The act also says the director may require the person producing the document to "provide an explanation of the history, subject matter, and contents of the document and to answer any other questions which arise from that explanation ..."
However, while the Zespri investigation is assumed to relate to the Chinese Customs invoicing fraud issues, Mr Jager said the SFO had never confirmed this.
Read more: Importers create fraudulent invoices
"We're subject to Section 9 requests, which are broad," he said. "We can surmise, as I think most people do, that their interest relates to the historic issues in China. But that is a surmise on our part."
The documents requested by the SFO required legal review, and the sheer size of the task over the past two years had seen the cost run to $4.9 million, with another $1.4 million provisioned for the year ahead, he said.
"This is our best estimate based on work still required to support the investigation. With no advice from the SFO about the focus of the investigation or the likely time frame, the sooner the investigation runs its course the better, from a Zespri perspective."
Zespri is being advised on the SFO investigation by lawyers Scott Barker of Buddle Finlay and John Billington, QC.
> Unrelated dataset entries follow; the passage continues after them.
### config.mk
export PLATFORM = sky130hd
export DESIGN_NAME = one_wire_bus_master
export DESIGN_NICKNAME = d
export VERILOG_FILES = /design/src/hdl/owbm_pkg.sv /design/src/hdl/one_wire_bus_master.sv
export SDC_FILE = /design/constraint.sdc
export NUM_CORES = 1
export LEC_CHECK = 0
export BUFFER_PORTS_ARGS = -buffer_cell sky130_fd_sc_hd__buf_2
export CORE_ASPECT_RATIO = 2
export CORE_MARGIN = 5
export CORE_UTILIZATION = 57
export DETAILED_ROUTE_END_ITERATION = 12
export GPL_ROUTABILITY_DRIVEN = 1
export GPL_TIMING_DRIVEN = 0
export PLACE_DENSITY = 0.77
export SETUP_SLACK_MARGIN = 0.3
export SYNTH_ARGS = -nofsm -noshare
export SYNTH_HDL_FRONTEND = slang
export SYNTH_SLANG_ARGS = --single-unit
### constraint.sdc
create_clock -name clock -period 4.5 [get_ports clock]
set_clock_uncertainty 0.15 [all_clocks]
set_input_delay 0.225 -clock clock [delete_from_list [all_inputs] [get_ports clock]]
set_output_delay 0.225 -clock clock [all_outputs]
set_load 0.01 [all_outputs]
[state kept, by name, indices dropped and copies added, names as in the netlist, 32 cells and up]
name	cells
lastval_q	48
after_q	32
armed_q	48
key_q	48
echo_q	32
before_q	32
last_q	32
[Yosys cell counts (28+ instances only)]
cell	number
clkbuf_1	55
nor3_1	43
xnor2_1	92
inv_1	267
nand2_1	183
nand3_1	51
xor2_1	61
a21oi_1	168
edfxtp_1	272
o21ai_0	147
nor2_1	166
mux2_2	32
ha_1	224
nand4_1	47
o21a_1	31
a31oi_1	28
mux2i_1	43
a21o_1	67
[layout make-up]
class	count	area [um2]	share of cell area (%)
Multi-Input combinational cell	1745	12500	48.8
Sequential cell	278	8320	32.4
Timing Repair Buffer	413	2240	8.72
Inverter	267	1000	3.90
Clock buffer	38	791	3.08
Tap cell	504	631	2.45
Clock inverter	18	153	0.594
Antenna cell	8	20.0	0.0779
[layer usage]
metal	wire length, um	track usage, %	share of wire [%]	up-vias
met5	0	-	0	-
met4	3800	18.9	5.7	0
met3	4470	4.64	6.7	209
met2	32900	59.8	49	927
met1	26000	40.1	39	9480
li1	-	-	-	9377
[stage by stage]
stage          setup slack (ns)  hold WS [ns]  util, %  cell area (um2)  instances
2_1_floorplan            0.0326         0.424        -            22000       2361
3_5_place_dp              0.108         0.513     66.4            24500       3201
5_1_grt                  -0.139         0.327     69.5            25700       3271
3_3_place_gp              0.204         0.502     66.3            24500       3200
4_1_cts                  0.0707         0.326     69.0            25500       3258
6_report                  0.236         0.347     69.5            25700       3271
<file path="config.mk">
export PLATFORM = sky130hd
export DESIGN_NAME = rgbblit_ctrl
export DESIGN_NICKNAME = d
export VERILOG_FILES = /design/src/hw/rtl/rgbblit_pkg.sv /design/src/hw/rtl/rgbblit_ctrl.sv
export SDC_FILE = /design/constraint.sdc
export NUM_CORES = 1
export LEC_CHECK = 0
export BUFFER_PORTS_ARGS = -buffer_cell sky130_fd_sc_hd__buf_2
export CAP_MARGIN = 5
export CORE_MARGIN = 3
export CORE_UTILIZATION = 47
export CTS_CLUSTER_SIZE = 24
export DETAILED_ROUTE_END_ITERATION = 8
export PLACE_DENSITY = 0.76
export SKIP_LAST_GASP = 1
export SLEW_MARGIN = 20
export SYNTH_ARGS = -nofsm -noshare
export SYNTH_HDL_FRONTEND = slang
export SYNTH_SLANG_ARGS = --single-unit
</file>
<file path="constraint.sdc">
create_clock -name clk_i -period 1.9 [get_ports clk_i]
set_input_delay 0.285 -clock clk_i [delete_from_list [all_inputs] [get_ports clk_i]]
set_output_delay 0.285 -clock clk_i [all_outputs]
set_load 0.005 [all_outputs]
</file>
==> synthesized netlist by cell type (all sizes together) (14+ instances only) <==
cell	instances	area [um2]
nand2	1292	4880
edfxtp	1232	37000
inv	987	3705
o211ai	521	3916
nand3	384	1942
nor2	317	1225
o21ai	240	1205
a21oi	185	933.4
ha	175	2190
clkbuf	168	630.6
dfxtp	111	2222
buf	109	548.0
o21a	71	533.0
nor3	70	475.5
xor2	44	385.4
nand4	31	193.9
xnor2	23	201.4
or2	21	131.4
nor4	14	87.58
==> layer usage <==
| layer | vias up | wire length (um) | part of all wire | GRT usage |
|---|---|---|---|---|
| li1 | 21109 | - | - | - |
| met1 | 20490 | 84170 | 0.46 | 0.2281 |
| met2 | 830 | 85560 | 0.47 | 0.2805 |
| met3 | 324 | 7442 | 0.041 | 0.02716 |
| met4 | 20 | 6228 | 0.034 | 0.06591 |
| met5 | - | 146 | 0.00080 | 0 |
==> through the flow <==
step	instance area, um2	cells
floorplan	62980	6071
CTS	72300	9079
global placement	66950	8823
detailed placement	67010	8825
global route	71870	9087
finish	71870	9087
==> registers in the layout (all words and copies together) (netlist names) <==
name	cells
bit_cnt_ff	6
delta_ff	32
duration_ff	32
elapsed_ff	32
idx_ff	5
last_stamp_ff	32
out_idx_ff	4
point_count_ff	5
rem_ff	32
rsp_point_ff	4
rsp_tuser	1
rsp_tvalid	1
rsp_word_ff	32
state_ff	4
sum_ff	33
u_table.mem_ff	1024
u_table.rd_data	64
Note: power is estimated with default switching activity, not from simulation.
File: config.mk
export PLATFORM = sky130hd
export DESIGN_NAME = ti_tagged_record_parser
export DESIGN_NICKNAME = d
export VERILOG_FILES = /design/src/hw/rtl/trp_pkg.sv /design/src/hw/rtl/trp_core.sv /design/src/hw/rtl/trp_out_reg.sv /design/src/hw/rtl/ti_tagged_record_parser.sv
export VERILOG_INCLUDE_DIRS = /design/src /design/src/hw/rtl
export SDC_FILE = /design/constraint.sdc
export NUM_CORES = 1
export LEC_CHECK = 0
export BUFFER_PORTS_ARGS = -buffer_cell sky130_fd_sc_hd__buf_2
export CAP_MARGIN = 20
export CORE_ASPECT_RATIO = 1.2
export CORE_MARGIN = 8
export CORE_UTILIZATION = 60
export DETAILED_ROUTE_END_ITERATION = 10
export GPL_TIMING_DRIVEN = 0
export HOLD_SLACK_MARGIN = 0.12
export PLACE_DENSITY = 0.83
export SLEW_MARGIN = 20
export SYNTH_ARGS = -nofsm -noshare
export SYNTH_HDL_FRONTEND = slang
export SYNTH_SLANG_ARGS = --single-unit
File: constraint.sdc
create_clock -name clk -period 14.5 [get_ports clk]
set_input_delay 2.9 -clock clk [delete_from_list [all_inputs] [get_ports clk]]
set_output_delay 2.9 -clock clk [all_outputs]
set_load 0.02 [all_outputs]
File: src/hw/rtl/ti_tagged_record_parser_macros.svh
// Assertion macros for the tagged record parser.
// The assertions are clocked by clk and disabled while arst_n is low.
`ifndef TI_TAGGED_RECORD_PARSER_MACROS_SVH
`define TI_TAGGED_RECORD_PARSER_MACROS_SVH
`ifndef SYNTHESIS
`define TRP_ASSERT_NOW(label, ante, cons) \
	label: assert property (@(posedge clk) disable iff (!arst_n) (ante) |-> (cons)) \
		else $error("ti_tagged_record_parser: assertion failed");
`define TRP_ASSERT_NEXT(label, ante, cons) \
	label: assert property (@(posedge clk) disable iff (!arst_n) (ante) |=> (cons)) \
		else $error("ti_tagged_record_parser: assertion failed");
`else
`define TRP_ASSERT_NOW(label, ante, cons)
`define TRP_ASSERT_NEXT(label, ante, cons)
`endif
`endif

File: src/hw/rtl/trp_pkg.sv
package trp_pkg;

	localparam logic [7:0] MAX_DESC = 8'd250;

	localparam logic [7:0] CH_NL    = 8'h0A;
	localparam logic [7:0] CH_STAR  = 8'h2A;
	localparam logic [7:0] CH_0     = 8'h30;
	localparam logic [7:0] CH_7     = 8'h37;
	localparam logic [7:0] CH_8     = 8'h38;
	localparam logic [7:0] CH_9     = 8'h39;
	localparam logic [7:0] CH_COLON = 8'h3A;
	localparam logic [7:0] CH_B     = 8'h42;
	localparam logic [7:0] CH_F     = 8'h46;
	localparam logic [7:0] CH_K     = 8'h4B;

	localparam logic [15:0] HDR_SKIP_LEN = 16'd8;
	localparam logic [15:0] DESC_OVERHEAD = 16'd5;

	typedef enum logic [1:0] {
		KIND_DATA = 2'd0,
		KIND_DESC = 2'd1,
		KIND_ERR  = 2'd2,
		KIND_END  = 2'd3
	} kind_t;

	typedef enum logic [2:0] {
		ERR_TAG   = 3'd0,
		ERR_HEX   = 3'd1,
		ERR_SUM   = 3'd2,
		ERR_EOL   = 3'd3,
		ERR_DESC  = 3'd4,
		ERR_TRUNC = 3'd5
	} err_t;

	typedef enum logic [12:0] {
		PH_TAG     = 13'b0000000000001,
		PH_STAR    = 13'b0000000000010,
		PH_B1      = 13'b0000000000100,
		PH_B2      = 13'b0000000001000,
		PH_HDR     = 13'b0000000010000,
		PH_HDRSKIP = 13'b0000000100000,
		PH_CHK     = 13'b0000001000000,
		PH_IGN     = 13'b0000010000000,
		PH_ADDR    = 13'b0000100000000,
		PH_EOL     = 13'b0001000000000,
		PH_DLEN    = 13'b0010000000000,
		PH_DESC    = 13'b0100000000000,
		PH_SWALLOW = 13'b1000000000000
	} phase_t;

	typedef struct packed {
		kind_t       kind;
		logic [15:0] addr;
		logic [7:0]  value;
		logic        last;
		err_t        code;
	} res_t;

	// Bit 4 set means the character is not a hex digit.
	function automatic logic [4:0] hex_value(input logic [7:0] c);
		logic [4:0] v;
		v = 5'd16;
		if (c >= 8'h30 && c <= 8'h39) begin
			v = {1'b0, c[3:0]};
		end else if ((c >= 8'h41 && c <= 8'h46) || (c >= 8'h61 && c <= 8'h66)) begin
			v = {1'b0, c[3:0] + 4'd9};
		end
		return v;
	endfunction

	function automatic res_t err_res(input err_t code);
		res_t r;
		r = '0;
		r.kind = KIND_ERR;
		r.code = code;
		return r;
	endfunction

endpackage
Costs related to the investigation were attributable to Zespri's corporate returns and not to the New Zealand kiwifruit grower pools, he said.
Since 2011, Zespri had instituted major restructuring of its procedures under the guidance of external advisers PwC and LRN to develop a wide-ranging ethics and compliance framework, said Mr Jager.
This had included setting up a compliance committee and compliance champions in each key market, a senior manager responsible for compliance, a global training programme, and board monitoring of activities and implementation. Zespri has also retained international law firm Baker & McKenzie to understand and apply global laws into its policy framework.
Mr Jager said the key risk areas that had been reviewed included customs duty evasion by importers, anti-bribery, anti-corruption and anti-money laundering issues, health and safety matters, and fraud prevention.
Zespri took action in Taiwan during the 2014/15 season to replace its then importers after becoming aware of business practices the company considered to be non-compliant.
"We appointed new importers before the season started and achieved successful results," he said.
Revenue from Taiwan was up 40 per cent to US$74.9 million ($107.44 million) in 2014/15 from US$53.2 million the previous year, he said.